*** Input Section Begins ***

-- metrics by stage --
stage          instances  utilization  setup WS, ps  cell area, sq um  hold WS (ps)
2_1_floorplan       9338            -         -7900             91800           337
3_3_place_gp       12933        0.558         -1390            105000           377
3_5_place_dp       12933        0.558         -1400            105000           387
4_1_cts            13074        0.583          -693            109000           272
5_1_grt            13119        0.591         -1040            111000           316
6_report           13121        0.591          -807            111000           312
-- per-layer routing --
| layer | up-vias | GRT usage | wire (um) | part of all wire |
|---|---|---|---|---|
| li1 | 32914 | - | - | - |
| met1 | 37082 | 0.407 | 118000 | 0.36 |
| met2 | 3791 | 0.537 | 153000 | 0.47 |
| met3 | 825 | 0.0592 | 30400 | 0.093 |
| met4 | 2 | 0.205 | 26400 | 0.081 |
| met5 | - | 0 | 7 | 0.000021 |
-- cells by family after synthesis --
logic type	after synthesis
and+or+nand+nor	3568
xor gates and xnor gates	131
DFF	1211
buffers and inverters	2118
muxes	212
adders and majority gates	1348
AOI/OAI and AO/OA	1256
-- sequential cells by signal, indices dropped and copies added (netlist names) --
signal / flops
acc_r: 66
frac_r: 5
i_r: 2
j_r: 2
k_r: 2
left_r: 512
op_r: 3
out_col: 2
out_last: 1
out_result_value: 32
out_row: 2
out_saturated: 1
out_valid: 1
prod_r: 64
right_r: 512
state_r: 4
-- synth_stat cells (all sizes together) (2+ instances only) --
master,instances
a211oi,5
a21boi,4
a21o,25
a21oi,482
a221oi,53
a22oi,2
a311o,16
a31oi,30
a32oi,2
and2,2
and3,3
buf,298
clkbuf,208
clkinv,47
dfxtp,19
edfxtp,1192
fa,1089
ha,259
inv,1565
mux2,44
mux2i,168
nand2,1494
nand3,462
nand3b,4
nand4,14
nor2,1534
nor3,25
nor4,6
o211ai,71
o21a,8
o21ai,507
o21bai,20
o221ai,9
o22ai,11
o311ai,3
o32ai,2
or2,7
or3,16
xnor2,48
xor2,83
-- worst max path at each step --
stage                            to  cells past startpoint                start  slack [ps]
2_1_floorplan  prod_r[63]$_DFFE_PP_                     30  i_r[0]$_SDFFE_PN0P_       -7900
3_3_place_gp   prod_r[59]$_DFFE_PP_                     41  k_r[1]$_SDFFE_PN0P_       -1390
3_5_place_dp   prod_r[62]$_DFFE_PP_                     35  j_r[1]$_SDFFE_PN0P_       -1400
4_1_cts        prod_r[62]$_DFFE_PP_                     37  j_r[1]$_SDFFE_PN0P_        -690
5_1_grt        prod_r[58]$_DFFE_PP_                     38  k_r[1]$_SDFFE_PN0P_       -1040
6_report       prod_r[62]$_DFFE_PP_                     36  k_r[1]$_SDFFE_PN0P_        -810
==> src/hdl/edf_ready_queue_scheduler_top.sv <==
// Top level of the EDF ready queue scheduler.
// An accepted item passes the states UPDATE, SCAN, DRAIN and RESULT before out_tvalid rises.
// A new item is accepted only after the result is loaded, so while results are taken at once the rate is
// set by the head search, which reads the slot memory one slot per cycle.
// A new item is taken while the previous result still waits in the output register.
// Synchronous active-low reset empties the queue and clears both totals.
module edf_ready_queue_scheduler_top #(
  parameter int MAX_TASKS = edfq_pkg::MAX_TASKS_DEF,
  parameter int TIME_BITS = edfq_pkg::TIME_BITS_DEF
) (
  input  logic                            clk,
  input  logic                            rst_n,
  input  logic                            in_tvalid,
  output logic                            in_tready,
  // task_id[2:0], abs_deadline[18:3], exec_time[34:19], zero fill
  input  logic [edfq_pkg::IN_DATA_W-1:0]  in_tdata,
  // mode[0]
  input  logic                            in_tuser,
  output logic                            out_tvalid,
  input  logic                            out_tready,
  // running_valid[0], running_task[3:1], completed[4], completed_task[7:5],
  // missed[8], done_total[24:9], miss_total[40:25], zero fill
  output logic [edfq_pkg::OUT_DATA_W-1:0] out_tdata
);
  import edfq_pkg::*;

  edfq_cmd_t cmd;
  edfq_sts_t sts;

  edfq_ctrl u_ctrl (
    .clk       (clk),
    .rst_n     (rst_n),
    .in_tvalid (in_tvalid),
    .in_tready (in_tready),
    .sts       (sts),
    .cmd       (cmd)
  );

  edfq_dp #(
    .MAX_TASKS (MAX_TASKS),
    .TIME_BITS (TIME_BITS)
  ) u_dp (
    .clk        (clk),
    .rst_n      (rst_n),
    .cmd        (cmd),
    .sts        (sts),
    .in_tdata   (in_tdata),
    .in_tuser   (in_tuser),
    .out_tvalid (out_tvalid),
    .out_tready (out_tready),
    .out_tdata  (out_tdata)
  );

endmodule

*** Input Section Ends ***

▶ Task statement
Return the span of lines in the data above that opens at the line with "-- cells by" and closes at the line with "cells past startpoint", exactly, ends included, nothing else.

▶ Exercise result
-- cells by family after synthesis --
logic type	after synthesis
and+or+nand+nor	3568
xor gates and xnor gates	131
DFF	1211
buffers and inverters	2118
muxes	212
adders and majority gates	1348
AOI/OAI and AO/OA	1256
-- sequential cells by signal, indices dropped and copies added (netlist names) --
signal / flops
acc_r: 66
frac_r: 5
i_r: 2
j_r: 2
k_r: 2
left_r: 512
op_r: 3
out_col: 2
out_last: 1
out_result_value: 32
out_row: 2
out_saturated: 1
out_valid: 1
prod_r: 64
right_r: 512
state_r: 4
-- synth_stat cells (all sizes together) (2+ instances only) --
master,instances
a211oi,5
a21boi,4
a21o,25
a21oi,482
a221oi,53
a22oi,2
a311o,16
a31oi,30
a32oi,2
and2,2
and3,3
buf,298
clkbuf,208
clkinv,47
dfxtp,19
edfxtp,1192
fa,1089
ha,259
inv,1565
mux2,44
mux2i,168
nand2,1494
nand3,462
nand3b,4
nand4,14
nor2,1534
nor3,25
nor4,6
o211ai,71
o21a,8
o21ai,507
o21bai,20
o221ai,9
o22ai,11
o311ai,3
o32ai,2
or2,7
or3,16
xnor2,48
xor2,83
-- worst max path at each step --
stage                            to  cells past startpoint                start  slack [ps]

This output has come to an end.